The raw data from the training samples underwent high-throughput TCR sequencing analysis, resulting in a total of 1,527,623 TCR β sequences. We obtained information about the presence of each sequence in the samples. However, due to the enormous size of the data, it is challenging to incorporate it directly into the classification model. At the same time, cluster identification in high-dimensional sequencing data also faces challenges due to its inherent complexity12. Therefore, we performed feature selection using Fisher’s exact test as we described previously8. We screened 602 TCR β sequences with a P-value less than 0.1, which exhibited a higher correlation with glioma diagnosis, to be used as features for determining glioma.

Classification effects on TCR diversity indices

For these 74 samples, we analyzed TCR diversity, clonality and singleton frequency. According to the common bioindicator system, the article obtains each common immunome sequencing result index corresponding to positive negative samples, such as Clonality index, Shannon diversity index, inverse Simpson diversity index, VJ diversity index, Singleton ratio, and Simpson diversity index these 6 indices.

Of the above indices, the Clonality index is used to measure the extent of TCR clone amplification and to assess the number and proportion of major clones in tumors, with higher values indicating a higher frequency of amplification of some TCR clones. Clonality takes values between 0 and 1, with a value of 0 indicating that each individual is unique and no clone is amplified; a value of 1 indicating that all individuals are copies of the same clone. The index is calculated as follows, where productive unique represents the total number of TCR clones in the sample and diversity is the result of the Shannon diversity index13.
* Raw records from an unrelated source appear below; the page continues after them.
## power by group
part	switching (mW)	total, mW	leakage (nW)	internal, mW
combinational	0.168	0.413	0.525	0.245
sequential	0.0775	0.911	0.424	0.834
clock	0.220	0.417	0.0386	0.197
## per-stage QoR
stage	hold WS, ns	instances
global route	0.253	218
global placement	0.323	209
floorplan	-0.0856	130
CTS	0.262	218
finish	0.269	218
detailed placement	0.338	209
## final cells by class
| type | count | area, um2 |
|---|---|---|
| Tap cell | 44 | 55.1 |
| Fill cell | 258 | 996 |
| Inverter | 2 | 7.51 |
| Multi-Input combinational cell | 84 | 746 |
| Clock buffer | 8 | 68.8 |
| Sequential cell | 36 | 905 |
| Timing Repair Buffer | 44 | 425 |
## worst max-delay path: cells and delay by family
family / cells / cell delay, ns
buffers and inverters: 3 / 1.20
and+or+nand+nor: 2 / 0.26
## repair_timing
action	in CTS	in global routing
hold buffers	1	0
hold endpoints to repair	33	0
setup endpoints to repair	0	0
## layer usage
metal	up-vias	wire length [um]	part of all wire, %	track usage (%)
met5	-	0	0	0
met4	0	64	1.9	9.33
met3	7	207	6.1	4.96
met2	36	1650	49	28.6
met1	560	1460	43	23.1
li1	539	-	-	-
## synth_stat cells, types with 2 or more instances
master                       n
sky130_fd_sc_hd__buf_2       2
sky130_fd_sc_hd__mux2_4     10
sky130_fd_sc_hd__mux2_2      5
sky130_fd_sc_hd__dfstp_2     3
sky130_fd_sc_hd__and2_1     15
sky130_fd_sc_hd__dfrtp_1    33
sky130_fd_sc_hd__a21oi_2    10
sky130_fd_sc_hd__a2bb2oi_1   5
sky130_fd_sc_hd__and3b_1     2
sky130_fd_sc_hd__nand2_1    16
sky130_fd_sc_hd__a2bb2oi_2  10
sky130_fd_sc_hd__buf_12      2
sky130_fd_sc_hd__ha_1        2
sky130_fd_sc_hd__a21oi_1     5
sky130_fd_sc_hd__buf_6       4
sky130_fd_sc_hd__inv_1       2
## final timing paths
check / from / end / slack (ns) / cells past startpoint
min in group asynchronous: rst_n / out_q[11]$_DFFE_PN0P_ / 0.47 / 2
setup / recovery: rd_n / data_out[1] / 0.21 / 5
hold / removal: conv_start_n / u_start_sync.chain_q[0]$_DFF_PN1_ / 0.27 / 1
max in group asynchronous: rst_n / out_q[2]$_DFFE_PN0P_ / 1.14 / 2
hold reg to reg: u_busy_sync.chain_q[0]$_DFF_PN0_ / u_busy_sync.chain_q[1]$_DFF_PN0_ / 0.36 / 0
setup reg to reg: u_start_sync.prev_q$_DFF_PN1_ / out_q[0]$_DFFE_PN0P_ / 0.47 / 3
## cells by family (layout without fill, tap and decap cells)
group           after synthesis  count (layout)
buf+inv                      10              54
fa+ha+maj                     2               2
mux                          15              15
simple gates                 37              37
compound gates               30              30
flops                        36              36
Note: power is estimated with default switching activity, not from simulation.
$$ {\text{Clonality}} = 1 – \frac{{{\text{diversity}}}}{{\ln \;({\text{productive}}\;{\text{uniques}})}} $$

The Hvj diversity index is used to measure the diversity of V-J gene combinations of TCR clones in the sample. The index measures the frequency of the ith V-J gene fragment combination use type in the sample by the ratio of pi, thus reflecting the degree of T cell expansion. This index can also be used to reflect the replicative proliferation capacity following stress generated by T-specific recognition of antigen, with higher values indicating a greater degree of clonal amplification, which is calculated as follows14.

$$ H^{\prime} = – { }\sum {\text{p}}_{{\text{i}}} {\text{ln}}\left( {{\text{p}}_{{\text{i}}} } \right) $$

where pi stands for the frequency of the ith V-J gene fragment combination.

The Shannon Index of diversity is used to measure the diversity of TCR clones in the sample. This index incorporates information regarding species richness (the number of different clone types present) and the evenness of the distribution of individuals among these clone types. A higher Shannon index signifies a greater diversity of TCR clones in the sample. The pi in the formula represents the frequency of the ith specific clone type. Thus, the Shannon index considers the number of TCR clone types and the frequency evenness of each clone15.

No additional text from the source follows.